Teaching Our Children Responsibility

Watching the Cosby Show is a little slice of heaven. If certain African-Americans or whites thought families like the Huxtables didn't exist in the '80's when it originally aired I wonder what they'd think about it now. A show with an intact family of working professionals and happy well-adjusted kids seems foreign to many of us living in the age of Lil Wayne's BET performance and exposing his daughter to his depravity. 

Thankfully families did exist like the Huxtables and still do today. Increasingly however, they are becoming rare. Thank goodness for DVDs and cable re-runs! For those who didn't have families that resembled their tv counterparts you have something to aspire to. You also have a measuring stick and good evaluation tool. Again, we're talking about the tv representation of the family not of those portraying them. 

So this episode has Cliff guiding Theo on the financial responsibilities of adulthood. It's just one of many lessons he taught Theo on his journey to manhood like every good father does with his son. He didn't even touch on the expense of having children because it was already assumed he'd be married first. I wonder how many young adults would rethink think their choices if they had the economic lesson presented from this episode? This is about establishing standards. If you recall Theo wasn't focused on his studies and needed a firm hand in his youth. Had he not had that guidance you can imagine he would've settled for a life of mediocrity or even turned to crime. Some of our kids' futures are balanced on the width of a dime. Theo thinks being a "regular" person is okay instead of trying harder. Doing better. Pushing past his comfort zone. Being inconvenienced. He had tons of excuses ready as well. 

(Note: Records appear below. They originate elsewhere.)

File: src/rtl/gmii_tx_mac_if.sv
`default_nettype none
// ============================================================================
//  Module   : gmii_tx_mac_if
//  Brief    : Byte-stream handshake bundle feeding the GMII transmit framer.
//  Revision : 1.0 - initial release
// ============================================================================
interface gmii_tx_mac_if;
    logic [7:0] s_data;
    logic       s_valid;
    logic       s_last;
    logic       s_err;
    logic       s_ready;

    modport master (
        output s_data,
        output s_valid,
        output s_last,
        output s_err,
        input  s_ready
    );

    modport slave (
        input  s_data,
        input  s_valid,
        input  s_last,
        input  s_err,
        output s_ready
    );
endinterface
`default_nettype wire

File: src/rtl/gmii_tx_mac.sv
`default_nettype none
// ============================================================================
//  Module   : gmii_tx_mac
//  Brief    : Gigabit MAC TX framer: preamble/SFD, zero pad, CRC-32 FCS, IFG.
//  Revision : 1.0 - initial release
// ============================================================================
module gmii_tx_mac #(
    parameter int MIN_FRAME    = 60,
    parameter int IFG_BYTES    = 12,
    parameter int PREAMBLE_LEN = 7
) (
    input  wire logic       gmii_tx_clk,
    input  wire logic       reset_n,
    gmii_tx_mac_if.slave    s_bus,
    output logic [7:0]      gmii_txd,
    output logic            gmii_tx_en,
    output logic            gmii_tx_er,
    output logic            busy,
    output logic            frame_done,
    output logic            underrun
);

    localparam logic [2:0] c_ST_IDLE  = 3'd0;
    localparam logic [2:0] c_ST_PRE   = 3'd1;
    localparam logic [2:0] c_ST_SFD   = 3'd2;
    localparam logic [2:0] c_ST_DATA  = 3'd3;
    localparam logic [2:0] c_ST_PAD   = 3'd4;
    localparam logic [2:0] c_ST_FCS   = 3'd5;
    localparam logic [2:0] c_ST_DRAIN = 3'd6;
    localparam logic [2:0] c_ST_IFG   = 3'd7;

    localparam logic [15:0] c_MIN_FRAME = 16'(MIN_FRAME);
    localparam logic [15:0] c_IFG_LAST  = 16'(IFG_BYTES - 1);
    localparam logic [15:0] c_PRE_LAST  = 16'(PREAMBLE_LEN - 1);

    logic [2:0]  r_state;
    logic [15:0] r_byte_cnt;
    logic [15:0] r_aux_cnt;     // preamble index, FCS byte index or gap count
    logic [31:0] r_crc;

    logic [15:0] w_cnt_inc;
    logic [31:0] w_crc_data;
    logic [31:0] w_crc_zero;
    logic [31:0] w_fcs;

    // Reflected CRC-32, one byte per call, LSB first.
    function automatic logic [31:0] crc_byte(input logic [31:0] c_in, input logic [7:0] d);
        logic [31:0] c;
        c = c_in ^ {24'd0, d};
        for (int k = 0; k < 8; k++) begin
            c = c[0] ? ((c >> 1) ^ 32'hEDB8_8320) : (c >> 1);
        end
        return c;
    endfunction

    assign w_cnt_inc  = (r_byte_cnt == 16'hFFFF) ? r_byte_cnt : r_byte_cnt + 16'd1;
    assign w_crc_data = crc_byte(r_crc, s_bus.s_data);
    assign w_crc_zero = crc_byte(r_crc, 8'h00);
    assign w_fcs      = ~r_crc;

    assign s_bus.s_ready = (r_state == c_ST_DATA) || (r_state == c_ST_DRAIN);
    assign busy          = (r_state != c_ST_IDLE);

    // The byte chosen in a state lands on the wire one cycle later; IDLE
    // already selects the first preamble byte so back-to-back gaps stay exact.
    always_ff @(posedge gmii_tx_clk or negedge reset_n) begin
        if (!reset_n) begin
            r_state    <= c_ST_IDLE;
            r_byte_cnt <= 16'd0;
            r_aux_cnt  <= 16'd0;
            r_crc      <= 32'hFFFF_FFFF;
            gmii_txd   <= 8'h00;
            gmii_tx_en <= 1'b0;
            gmii_tx_er <= 1'b0;
            frame_done <= 1'b0;
            underrun   <= 1'b0;
        end else begin
            gmii_txd   <= 8'h00;
            gmii_tx_en <= 1'b0;
            gmii_tx_er <= 1'b0;
            frame_done <= 1'b0;
            underrun   <= 1'b0;

            case (r_state)
                c_ST_IDLE: begin
                    if (s_bus.s_valid) begin
                        gmii_txd   <= 8'h55;
                        gmii_tx_en <= 1'b1;
                        r_aux_cnt  <= 16'd1;
                        r_state    <= (PREAMBLE_LEN > 1) ? c_ST_PRE : c_ST_SFD;
                    end
                end

                c_ST_PRE: begin
                    gmii_txd   <= 8'h55;
                    gmii_tx_en <= 1'b1;
                    r_aux_cnt  <= r_aux_cnt + 16'd1;
                    if (r_aux_cnt >= c_PRE_LAST) begin
                        r_state <= c_ST_SFD;
                    end
                end

                c_ST_SFD: begin
                    gmii_txd   <= 8'hD5;
                    gmii_tx_en <= 1'b1;
                    r_crc      <= 32'hFFFF_FFFF;
                    r_byte_cnt <= 16'd0;
                    r_state    <= c_ST_DATA;
                end

                c_ST_DATA: begin
                    gmii_tx_en <= 1'b1;
                    if (s_bus.s_valid) begin
                        gmii_txd   <= s_bus.s_data;
                        gmii_tx_er <= s_bus.s_err;
                        r_crc      <= w_crc_data;
                        r_byte_cnt <= w_cnt_inc;
                        if (s_bus.s_last) begin
                            r_aux_cnt <= 16'd0;
                            r_state   <= (w_cnt_inc < c_MIN_FRAME) ? c_ST_PAD : c_ST_FCS;
                        end
                    end else begin
                        gmii_tx_er <= 1'b1;
                        underrun   <= 1'b1;
                        r_state    <= c_ST_DRAIN;
                    end
                end

                c_ST_PAD: begin
                    gmii_tx_en <= 1'b1;
                    r_crc      <= w_crc_zero;
                    r_byte_cnt <= w_cnt_inc;
                    if (w_cnt_inc >= c_MIN_FRAME) begin
                        r_aux_cnt <= 16'd0;
                        r_state   <= c_ST_FCS;
                    end
                end

                c_ST_FCS: begin
                    gmii_txd   <= w_fcs[{r_aux_cnt[1:0], 3'b000} +: 8];
                    gmii_tx_en <= 1'b1;
                    r_aux_cnt  <= r_aux_cnt + 16'd1;
                    if (r_aux_cnt[1:0] == 2'd3) begin
                        frame_done <= 1'b1;
                        r_aux_cnt  <= 16'd0;
                        r_state    <= c_ST_IFG;
                    end
                end

                c_ST_DRAIN: begin
                    if (s_bus.s_valid && s_bus.s_last) begin
                        r_aux_cnt <= 16'd0;
                        r_state   <= c_ST_IFG;
                    end
                end

                c_ST_IFG: begin
                    r_aux_cnt <= r_aux_cnt + 16'd1;
                    if (r_aux_cnt >= c_IFG_LAST) begin
                        r_state <= c_ST_IDLE;
                    end
                end

                default: r_state <= c_ST_IDLE;
            endcase
        end
    end

endmodule
`default_nettype wire

File: src/flat_wrapper.sv
// flat-port wrapper written by rule: the top's interface ports become plain ports
module gmii_tx_mac_flat 
#(
    parameter int MIN_FRAME    = 60,
    parameter int IFG_BYTES    = 12,
    parameter int PREAMBLE_LEN = 7
)
  (gmii_tx_clk, reset_n, gmii_txd, gmii_tx_en, gmii_tx_er, busy, frame_done, underrun, s_bus_s_data, s_bus_s_valid, s_bus_s_last, s_bus_s_err, s_bus_s_ready);
  gmii_tx_mac_if s_bus_i ();
  input  wire logic gmii_tx_clk;
  input  wire logic reset_n;
  output logic [7:0] gmii_txd;
  output logic gmii_tx_en;
  output logic gmii_tx_er;
  output logic busy;
  output logic frame_done;
  output logic underrun;
  input wire logic [$bits(s_bus_i.s_data)-1:0] s_bus_s_data;
  input wire logic [$bits(s_bus_i.s_valid)-1:0] s_bus_s_valid;
  input wire logic [$bits(s_bus_i.s_last)-1:0] s_bus_s_last;
  input wire logic [$bits(s_bus_i.s_err)-1:0] s_bus_s_err;
  output wire logic [$bits(s_bus_i.s_ready)-1:0] s_bus_s_ready;
  assign s_bus_i.s_data = s_bus_s_data;
  assign s_bus_i.s_valid = s_bus_s_valid;
  assign s_bus_i.s_last = s_bus_s_last;
  assign s_bus_i.s_err = s_bus_s_err;
  assign s_bus_s_ready = s_bus_i.s_ready;
  gmii_tx_mac #(.MIN_FRAME(MIN_FRAME), .IFG_BYTES(IFG_BYTES), .PREAMBLE_LEN(PREAMBLE_LEN)) u_core (.gmii_tx_clk(gmii_tx_clk), .reset_n(reset_n), .s_bus(s_bus_i), .gmii_txd(gmii_txd), .gmii_tx_en(gmii_tx_en), .gmii_tx_er(gmii_tx_er), .busy(busy), .frame_done(frame_done), .underrun(underrun));
endmodule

How often do we hear ourselves or others say "if only it wasn't so hard" or "circumstances were out of my control" or how somebody else was supposed to do something or else we would've done x, y or z. We have to catch ourselves when we do. We don't want to be "regular" where we're grading our life on a curve based on the failings of others. We want to be normative. Exceptional even - but at least in keeping with the general pace and direction of a majority of society.

In another case of serendipity I am reading blogger Taylor-Sara's essay on Why We Must Have HIGH Standards. I'm having a little laugh with myself that I set aside the essay I was working on to do some more research and wrote this one - and then saw Sara's. She writes:
The truth is, today, many people have no standards for their lives. Too many black women have high standards for their own lives (education, career) but low standards for the men in their lives (the any man will do type mentality). Ladies the truth is, anything you don't have standards for will fail in your life! You must have standards for everything you expect to be productive and constructive in your life. This includes but is not limited to: your children, your fiances, your career, education and your HUSBAND. I'm a firm believer in using obstacles to your benefit. This is how many of our ancestors were able to keep pushing, instead of laying down to die.
Doing that kind of work requires diligence and discipline. The economic turmoil isn't helping matters but it's the intention behind our actions that will guide our steps once we've decided to move.  Our choices DO affect our lives.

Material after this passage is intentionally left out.